Lakepointe and Cross Church are not the only churches in the SBC to experience a large number of baptisms in recent weeks.

Long Hollow Baptist Church in Hendersonville, Tenn., has seen a continual revival the past few months with 1,180 people being baptized since the end of December.

The Annual Church Profile lists Long Hollow as having baptized 162 people in 2018 and 222 in 2019. The church has experienced more than double that number of baptisms in the past four months.

Long Hollow’s senior pastor, Robby Gallaty, was the guest speaker at Cross Church May 2 for both the Sunday morning services and a men’s conference.

After initially turning down Floyd’s offer to speak at the men’s conference, Gallaty changed his mind and really felt the Lord compelling him to come speak at Cross Church.

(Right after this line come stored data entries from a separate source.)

## job 5070
// RISC
module RISC (destinoWrWB,escribir,PCsrc,result,PCoutMEM,NReset,clk,alu_outMEM,WriteDataInMEM,datoMemOut,InstruccionIn,PCinIF,MemWriteInMEM);
  input [31:0] datoMemOut,InstruccionIn;
  input NReset,clk;
  output escribir,PCsrc,MemWriteInMEM;
  output [3:0] destinoWrWB;
  output [31:0] result,PCoutMEM,alu_outMEM,PCinIF,WriteDataInMEM;
  wire [31:0] InstruccionIn,PCoutIF,PCinIF;
  wire [31:0] InstruccionOut,inm_extID,PCinID,PCoutID;
  wire [3:0] destinoWrOutID;
  wire mbsID,negarID,jumpID,RegWriteoutID,MemtoRegID,MemWriteID,BranchID,ALUsrcID;
  wire [2:0] functID;
  wire [31:0] dato1EX,dato2EX,inm_extEX,PCinEX,PCoutEX,dataWrMemEX,alu_outEX;
  wire [3:0] destinoWrInEX,destinoWrOutEX;
  wire [2:0] functEX;
  wire RegWriteOutEX,RegWriteInEX,MemtoRegOutEX,MemtoRegInEX,MemWriteOutEX,MemWriteInEX,BranchOutEX,BranchInEX,ALUsrcEX,zeroEX,jumpEX,negarEX,mbsEX;
  wire BranchInMEM,jumpMEM,zeroMEM,MemWriteInMEM,MemWriteOutMEM,RegWriteInMEM,RegWriteOutMEM,MemtoRegInMEM,MemtoRegOutMEM;
  wire [3:0] destinoWrInMEM,destinoWrOutMEM;
  wire [31:0] datoMemOut,PCinMEM,WriteDataInMEM,alu_outWB1;
  wire [31:0] data_mem,alu_outWB2;
  wire [3:0] destinoWrInWB;
  wire RegWriteInWB,MemtoRegInWB;
  IF IF (
  .PCout(PCoutIF),
  .PCin(PCinIF));
  ID ID (
  .mbs(mbsID),
  .negar(negarID),
  .jump(jumpID),
  .dato1(dato1EX),
  .dato2(dato2EX),
  .destinoWrOut(destinoWrOutID),
  .inm_ext(inm_extID),
  .RegWriteout(RegWriteoutID),
  .MemtoReg(MemtoRegID),
  .MemWrite(MemWriteID),
  .Branch(BranchID),
  .ALUsrc(ALUsrcID),
  .funct(functID),
  .PCout(PCoutID),
  .Instruccion(InstruccionOut),
  .PCin(PCinID),
  .RegWritein(escribir),
  .dataWr(result),
  .destinoWrIn(destinoWrWB),
  .rst(NReset),
  .clk(clk));
  EX EX (
  .PCout(PCoutEX),
  .dataWrMem(dataWrMemEX),
  .destinoWrOut(destinoWrOutEX),
  .zeroOut(zeroEX),
  .alu_out(alu_outEX),
  .RegWriteOut(RegWriteOutEX),
  .MemtoRegOut(MemtoRegOutEX),
  .MemWriteOut(MemWriteOutEX),
  .BranchOut(BranchOutEX),
  .RegWriteIn(RegWriteInEX),
  .MemtoRegIn(MemtoRegInEX),
  .MemWriteIn(MemWriteInEX),
  ...
For scale: ~8800 cells after synthesis, about 1400 flip-flops, roughly 230 I/O pins, ~72000 um^2 of cells after synthesis.
clock: 8.0 ns
lec_check: 0
abc_area: 1
cap_margin: 10
cell_pad_in_sites_detail_placement: 2
cell_pad_in_sites_global_placement: 2
core_aspect_ratio: 1.11
core_margin: 3
core_utilization: 40
cts_cluster_diameter: 47
gpl_routability_driven: 0
hold_slack_margin: -0.08
setup_slack_margin: 0.25
slew_margin: 20
tns_end_percent: 20
run.sh (not shown) runs the stock make flow with config.mk's settings and CLKGATE_MAP_FILE=.
Job 5070 | stages: all done | timing, DRC, antenna: all pass
The following lists how job 8465 was set up differently from job 5070:
- removing CTS_CLUSTER_DIAMETER (formerly 47)
- changing CAP_MARGIN from 10 to 20
- removing HOLD_SLACK_MARGIN (formerly -0.08)
- removing CELL_PAD_IN_SITES_GLOBAL_PLACEMENT (formerly 2)
- removing TNS_END_PERCENT (formerly 20)
- removing GPL_ROUTABILITY_DRIVEN (formerly 0)
- removing CORE_ASPECT_RATIO (formerly 1.11)
- removing SETUP_SLACK_MARGIN (formerly 0.25)
- changing CORE_UTILIZATION from 40 to 56
- changing CORE_MARGIN from 3 to 2
- removing ABC_AREA (formerly 1)
- removing CELL_PAD_IN_SITES_DETAIL_PLACEMENT (formerly 2)
- changing the clock period (ns, I/O delays scaled along) from 8.0 to 3.82
Findings:
Job 5070 and job 8465: one clean run, job 5070; the rest did not finish clean.
Relative to job 5070, clock tree cell share of total cell area has decreased by 1.4 points in job 8465.
Taking job 5070 as the reference, in job 8465 post-synth design cell area now sits lower; global-route usage -0.72 points.
> inputs changed (job 8465 -> job 3838)
- ABC_AREA newly set to 1
- CTS_CLUSTER_DIAMETER newly set to 160
- CORE_UTILIZATION changed from 56 to 72
- the clock period (ns, I/O delays scaled along) changed from 3.82 to 3.91
--- outcome ---
Job 3838 vs job 8465, placer congestion estimate went up by about 7%.
Taking job 8465 as the reference, in job 3838 clock buffer count from CTS lost 4.0%; core area lost 18000 um^2; post-detailed-placement half-perimeter wirelength picked up an extra about 28%; post-place setup slack picked up an extra 0.97 ns.
Die area improves in job 3838 relative to job 8465.
Against job 8465, number of placed instances with taps included in job 3838 rose by more than a quarter.
Job 3838 did not finish; the tool stopped in global routing with error ODB-0269.
Taking job 8465 as the reference point, the number of standard-cell rows in the floorplan of job 3838 falls by 10.
> inputs changed (job 3838 -> job 1929)
- ABC_AREA: 1 -> unset
- CORE_UTILIZATION: 72 -> 40
- CTS_CLUSTER_DIAMETER: 160 -> unset
- the clock period (ns, I/O delays scaled along): 3.91 -> 8.0
[summary]
Job 1929: no failed stages, no open violations at the end
[compare] base=job 3838 new=job 1929: number of hold-repair buffers added at the cts stage went down by 1, sequential share of the synthesized area went up by 4.3 points, fraction of the mapped netlist area in compound gates went down by 6.1 points, area fraction in mux cells went up by 10 points, instance area after placement went down by 6400 um^2.
Job 1929 vs. job 3838: number of cells in Yosys stat lower, die area rose by about 65%, number of buffers inserted during clock tree synthesis went up, number of flops mapped to enable cells by yosys level.
// axis_gain_wrapper
module axis_gain_wrapper #(
    parameter integer C_S_AXI_DATA_WIDTH = 32,
    parameter integer C_S_AXI_ADDR_WIDTH = 4,
    parameter integer AUDIO_WIDTH        = 16,
    parameter integer GAIN_FBITS         = 12
)(
    input  wire aclk,
    input  wire aresetn,
    input  wire [31:0] s_axis_tdata,
    input  wire        s_axis_tlast,
    input  wire        s_axis_tvalid,
    output wire        s_axis_tready,
    output wire [31:0] m_axis_tdata,
    output wire        m_axis_tlast,
    output wire        m_axis_tvalid,
    input  wire        m_axis_tready,
    input  wire [C_S_AXI_ADDR_WIDTH-1:0] s_axi_awaddr,
    input  wire                          s_axi_awvalid,
    output reg                           s_axi_awready,
    input  wire [C_S_AXI_DATA_WIDTH-1:0] s_axi_wdata,
    input  wire [3:0]                    s_axi_wstrb,
    input  wire                          s_axi_wvalid,
    output reg                           s_axi_wready,
    output reg  [1:0]                    s_axi_bresp,
    output reg                           s_axi_bvalid,
    input  wire                          s_axi_bready,
    input  wire [C_S_AXI_ADDR_WIDTH-1:0] s_axi_araddr,
    input  wire                          s_axi_arvalid,
    output reg                           s_axi_arready,
    output reg  [C_S_AXI_DATA_WIDTH-1:0] s_axi_rdata,
    output reg  [1:0]                    s_axi_rresp,
    output reg                           s_axi_rvalid,
    input  wire                          s_axi_rready
);
clock: 4.38 ns
lec_check: 0
cap_margin: 20
core_margin: 2
core_utilization: 66
cts_cluster_diameter: 380
cts_cluster_size: 14
hold_slack_margin: 0.24
place_density_lb_addon: 0.01
setup_slack_margin: 0.82
slew_margin: 20
tns_end_percent: 5
run.sh (not shown) runs the stock make flow with config.mk's settings and CLKGATE_MAP_FILE=.
The starting point ran to the end with violations: setup timing.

“This is a genuine move of God. He gets all the glory,” Gallaty told BP last month. “The Lord has shown me that prayer births revival, and revival births prayer. It’s like adding logs to the fire.”

Floyd said the revival taking place at Long Hollow can be an inspiration and an encouragement both for Cross Church and for churches all over the world that God is still at work at all times.

“I think there’s a there’s a sense of when you see the Lord moving in other people’s churches, or in their lives, there’s something attractive and makes you say, ‘I want to experience a move of God,’” Floyd said. “I know that’s what I want to see, and we just tried to build an expectation in our church before these services that the Lord was going to move.”

Gallaty emphasizes not the wisdom of man, but the power of prayer as the key for a Spirit-filled revival.

“I really believe that if all of us, as pastors, begin to press in and seek the Lord in prayer, calling out for God to move in our churches, that’s a prayer He’s going to answer,” he said.